학술논문

Structural validity, measurement invariance, reliability and diagnostic accuracy of the Italian version of the Yale Food Addiction Scale 2.0 in patients with severe obesity and the general population
Document Type
Article
Source
Eating and Weight Disorders: Studies on Anorexia, Bulimia and Obesity; 20240101, Issue: Preprints p1-22, 22p
Subject
Language
ISSN
11244909; 15901262
Abstract
Purpose: To examine the structural validity, measurement invariance, reliability, and some other psychometrical properties of the Italian version of the Yale Food Addiction Scale 2 (I-YFAS 2.0) in patients with severe obesity and the general population. Methods: 704 participants—400 inpatients with severe obesity and 304 participants enrolled from the general population—completed the I-YFAS 2.0 and questionnaires measuring eating disorder symptoms. A first confirmatory factor analysis (CFA) tested a hierarchical structure in which each item of the I-YFAS 2.0 loaded onto one of the twelve latent symptoms/criteria which loaded onto a general dimension of Food Addiction (FA).
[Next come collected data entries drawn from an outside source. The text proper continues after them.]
===== config.mk =====
export PLATFORM = sky130hd
export DESIGN_NAME = instr_predecoder
export DESIGN_NICKNAME = d
export VERILOG_FILES = /design/src/common/fetch_pkg.sv /design/src/verilog/instr_predecoder.sv
export SDC_FILE = /design/constraint.sdc
export NUM_CORES = 1
export LEC_CHECK = 0
export ABC_AREA = 1
export BUFFER_PORTS_ARGS = -buffer_cell sky130_fd_sc_hd__clkbuf_2
export CAP_MARGIN = 20
export CORE_MARGIN = 3
export CORE_UTILIZATION = 35
export CTS_BUF_LIST = sky130_fd_sc_hd__clkbuf_16
export CTS_CLUSTER_SIZE = 40
export DETAILED_ROUTE_END_ITERATION = 6
export PLACE_DENSITY = 0.6
export SLEW_MARGIN = 20
export SYNTH_ARGS = -nofsm -noshare
export SYNTH_HDL_FRONTEND = slang
export SYNTH_SLANG_ARGS = --single-unit

===== constraint.sdc =====
create_clock -name clk -period 2.06 [get_ports clk]
set_clock_uncertainty 0.2 [all_clocks]
set_input_delay 0.309 -clock clk [delete_from_list [all_inputs] [get_ports clk]]
set_output_delay 0.309 -clock clk [all_outputs]
set_load 0.05 [all_outputs]

===== src/common/fetch_pkg.sv =====
package fetch_pkg;

    typedef logic [31:0] addr_t;
    typedef logic [31:0] word_t;
    typedef logic [63:0] line_t;

    // tag above index above byte offset
    // bit 2 picks the word within a line
    localparam int TAG_W    = 23;
    localparam int INDEX_W  = 6;
    localparam int OFFSET_W = 3;

    localparam logic [3:0] OP_BRANCH = 4'hB;
    localparam logic [3:0] OP_HALT   = 4'hF;

    // branch view with the displacement counted in words
    typedef struct packed {
        logic [3:0]         opcode;
        logic [11:0]        reserved;
        logic signed [15:0] disp;
    } br_fmt_t;

    // plain operation view
    typedef struct packed {
        logic [3:0]  opcode;
        logic [3:0]  rd;
        logic [3:0]  rs;
        logic [19:0] imm;
    } op_fmt_t;

    // opcode sits in the same bits in both views
    typedef union packed {
        br_fmt_t br;
        op_fmt_t op;
    } instr_u;

    typedef struct packed {
        addr_t  pc;
        instr_u word;
        logic   is_branch;
        logic   is_halt;
        logic   fault;
        addr_t  target;
    } instr_rec_t;

endpackage

===== src/verilog/instr_predecoder.sv =====
`timescale 1ns/1ps

module instr_predecoder (
    input  logic                  clk,
    input  logic                  rst,
    input  logic                  resp_valid,
    input  fetch_pkg::word_t      resp_word,
    input  logic                  resp_fault,
    input  fetch_pkg::addr_t      req_addr,
    output logic                  redirect,
    output fetch_pkg::addr_t      redirect_pc,
    output logic                  stop,
    output logic                  out_valid,
    output fetch_pkg::instr_rec_t out_rec
);

    fetch_pkg::instr_u     word;
    logic                  is_branch;
    logic                  is_halt;
    fetch_pkg::addr_t      br_target;
    fetch_pkg::instr_rec_t rec;

    assign word = resp_word;

    // a faulted word is never taken as control flow
    assign is_branch = !resp_fault && (word.br.opcode == fetch_pkg::OP_BRANCH);
    assign is_halt   = !resp_fault && (word.op.opcode == fetch_pkg::OP_HALT);

    // word displacement that wraps at 32 bits
    assign br_target = req_addr + {{14{word.br.disp[15]}}, word.br.disp, 2'b00};

    assign redirect    = resp_valid && is_branch;
    assign redirect_pc = br_target;
    assign stop        = resp_valid && (is_halt || resp_fault);

    always_comb begin
        rec.pc        = req_addr;
        rec.word      = word;
        rec.is_branch = is_branch;
        rec.is_halt   = is_halt;
        rec.fault     = resp_fault;
        // next pc the sequencer follows
        rec.target    = is_branch ? br_target : req_addr + 32'd4;
    end

    always_ff @(posedge clk) begin
        if (rst) begin
            out_valid <= 1'b0;
        end else begin
            out_valid <= resp_valid;
        end
    end

    always_ff @(posedge clk) begin
        if (resp_valid) begin
            out_rec <= rec;
        end
    end

endmodule


==> results.json <==
{
  "status": "complete, but fails checks",
  "violations": "negative setup slack",
  "most-common-layout-cells": "nand2_1, clkbuf_2, buf_4, inv_1, edfxtp_1",
  "worst_slack_ps": -443,
  "synth_edf_count": 97,
  "critPathKind": "in2out",
  "grtUsageTotal_pct": 22.1,
  "routed_wl_mm": 23.5,
  "grt_pass1_vias": 6533,
  "fmax_mhz": 400,
  "drt_first_pass_iters": 5,
  "cp_max_fo": 4,
  "worst_slew_pin_slew_ps": 334,
  "synth_area_per_cell_um2": 8.05,
  "yosysWarningCount": 0,
  "drcViolationCount": 0,
  "synth-compound-area-share_pct": 3.65,
  "ys_seq_elements": 98,
  "clkSinkCount": 98,
  "gp_congestion": 0.928,
  "cts_tree": "done",
  "layout.cells.most_common": "nand2_1",
  "synth_area_leaders": "edfxtp_1, nand2_1, inv_1",
  "grt_pass1_wl_mm": 33.9,
  "via_count": 6776,
  "rows": 48,
  "synth_cells": 791,
  "netlist_area_mm2": 0.00637,
  "clockBufferDepth": 2,
  "htree_levels": 3,
  "synth.top_cell.area_share_pct": 45.7,
  "viasPerCell": 4.78,
  "antenna_found_initial": 0,
  "synth_area_leader_cell": "edfxtp_1",
  "path_clk_slew_ps": 70,
  "p_per_area_mw_per_mm2": 693,
  "finalSetupTns_ps": -8600,
  "hp-start": "resp_word[30]",
  "synth_xor_area_share_pct": 4.91,
  "min_delay_path_depth": 1,
  "fin_crit_sh_pct": 121,
  "cts_root_buffer": "clkbuf_16",
  "cp_data_required_time_ps": 1550,
  "drive_gt1_share_pct": 52.3,
  "insertedDiodeCount": 0,
  "min_path_type": "in2reg",
  "synth_fa_ha_area_share_pct": 6.21,
  "async_flop_share_pct": 0,
  "ant_nets": 0,
  "endpoint_kind": "output pin",
  "dpl_cell_area_mm2": 0.00929,
  "rsz0062_at_grt": "yes",
  "ioPinCount": 202,
  "grt_max_degree": 57,
  "die-area_mm2": 0.0198,
  "min_to": "out_rec[65]",
  "post-dp-hpwl_mm": 16.9,
  "final_net_count": 1287,
  "synth.area.mux_share_pct": 0,
  "first_iter_violations": 501,
  "synth_flop_cell": "edfxtp_1",
  "start_kind": "input port",
  "ys_types": 35,
  "start_util_pct": 36.3,
  "grt_overflow_total": 0,
  "min_period_ps": 2500,
  "synth_top_family_by_area": "simple AND/OR/NAND/NOR gates",
  "p_total_mw": 8.05,
  "routedWlPerCell_um": 16.6,
  "syn_to_final_growth_pct": 82.5,
  "ir_worst_vdd_v": 0.000424,
  "core-area_mm2": 0.0175,
  "synthesis.nets": 890,
  "die_h_um": 141,
  "drv_cap": 0,
  "report.final.slew_viol_count": 0,
  "io_buffers": 201,
  "numCtsBuffers": 9,
  "setup_violations": 31,
  "finalHoldViolCount": 0,
  "relSlewSlack_pct": 77.6,
  "synth-simple-area-share_pct": 31.3,
  "cp.arrival_ps": 1990,
  "leakagePower_nw": 5.47,
  "seq_area_frac_synth_pct": 46.1,
  "die_width_um": 141,
  "design_area_mm2": 0.0116
}
## repair_timing
item | in CTS | in global routing
resized for setup | 130 | 210
endpoints found under the hold margin | 32 | 2
hold buffers | 32 | 2
pin swaps | 63 | 113
setup endpoints to repair | 33 | 37
cloned | 1 | 0
setup buffers | 21 | 22
## metal layers
layer  track usage (%)  routed length (µm)  vias to the layer above
li1                  -                   -                     3331
met1              29.4               10300                     3212
met2              37.3               11500                      200
met3              3.29                1200                       33
met4              6.48                 557                        0
met5                 0                   0                        -
## cells by family after synthesis
group,Yosys count
AO/OA/AOI/OAI,44
XOR/XNOR,34
adder cells (fa/ha/maj),31
buffers and inverters,128
flip-flops,98
AND/OR/NAND/NOR,456
## metrics by stage
| step | worst slack [ps] | hold WS [ps] | instances | util (%) |
|---|---|---|---|---|
| final | -443 | 5.97 | 1418 | 66.2 |
| after global routing | -531 | 10.6 | 1418 | 66.2 |
| after CTS | -379 | 0.294 | 1400 | 61.7 |
| after detailed placement | -581 | 275 | 1331 | 53.0 |
| after global placement | -558 | 270 | 1331 | 53.0 |
| after floorplan | -229 | 181 | 791 | - |
## report_power, final
part	leakage, nW	internal, mW	switching (mW)
Clock	0.142	0.965	0.833
Combinational	4.37	1.58	2.25
Sequential	0.957	2.37	0.0455
## worst max-delay path, stage by stage
cell,delay (ps)
buf_8,80
ha_4,140
inv_2,40
fa_2,400
inv_2,90
nand3_2,80
nand2_4,110
nand2_2,60
nand2_2,70
nand2_2,70
nand2_4,80
buf_6,110
xor2_4,190
buf_12,160
## cells in the mapped netlist (all sizes together) (9+ instances only)
cell type,count
inv,119
nor2,70
edfxtp,97
and2,15
xnor2,9
nand2,291
nor3,20
a21oi,22
o21ai,17
nand3,41
ha,30
buf,9
xor2,25
## flip-flops by register name (all words and copies together) (netlist names)
register   flops
out_valid      1
out_rec       97
## how the worst max path moves through the flow
| stage | start | end |
|---|---|---|
| floorplan | resp_word[0] | redirect_pc[24] |
| CTS | req_addr[2] | redirect_pc[24] |
| global placement | resp_word[0] | redirect_pc[24] |
| detailed placement | resp_word[0] | redirect_pc[24] |
| global route | resp_word[0] | redirect_pc[16] |
| finish | resp_word[0] | redirect_pc[16] |
## layout make-up
| type | instances | area (µm²) |
|---|---|---|
| clock buffer | 9 | 225 |
| clock inverter | 7 | 83.8 |
| fill | 1330 | 5920 |
| inverter | 119 | 457 |
| multi-input combinational | 565 | 4300 |
| sequential | 98 | 2930 |
| tap | 225 | 282 |
| timing repair buffer | 395 | 3330 |
Power figures use the tool's default switching activity.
The second CFA tested a first-order structure in which symptoms/criteria of FA simply loaded onto a latent dimension. Measurement invariance (MI) between the group of inpatients with severe obesity and the sample from the general population was also tested. Finally, convergent validity, test–retest reliability, internal consistency, and prevalence analyses were performed. Results: CFAs confirmed the structure for the I-YFAS 2.0 for both the hierarchical structure and the first-order structure. Configural MI and strong MI were reached for hierarchical and the first-order structure, respectively. Internal consistencies were shown to be acceptable. Prevalence of FA was 24% in the group of inpatients with severe obesity and 3.6% in the sample from the general population. Conclusions: The I-YFAS 2.0 represents a valid and reliable questionnaire for the assessment of FA in both Italian adult inpatients with severe obesity and the general population, and is a psychometrically sound tool for clinical as well as research purposes. Level of evidence: Level V, descriptive study.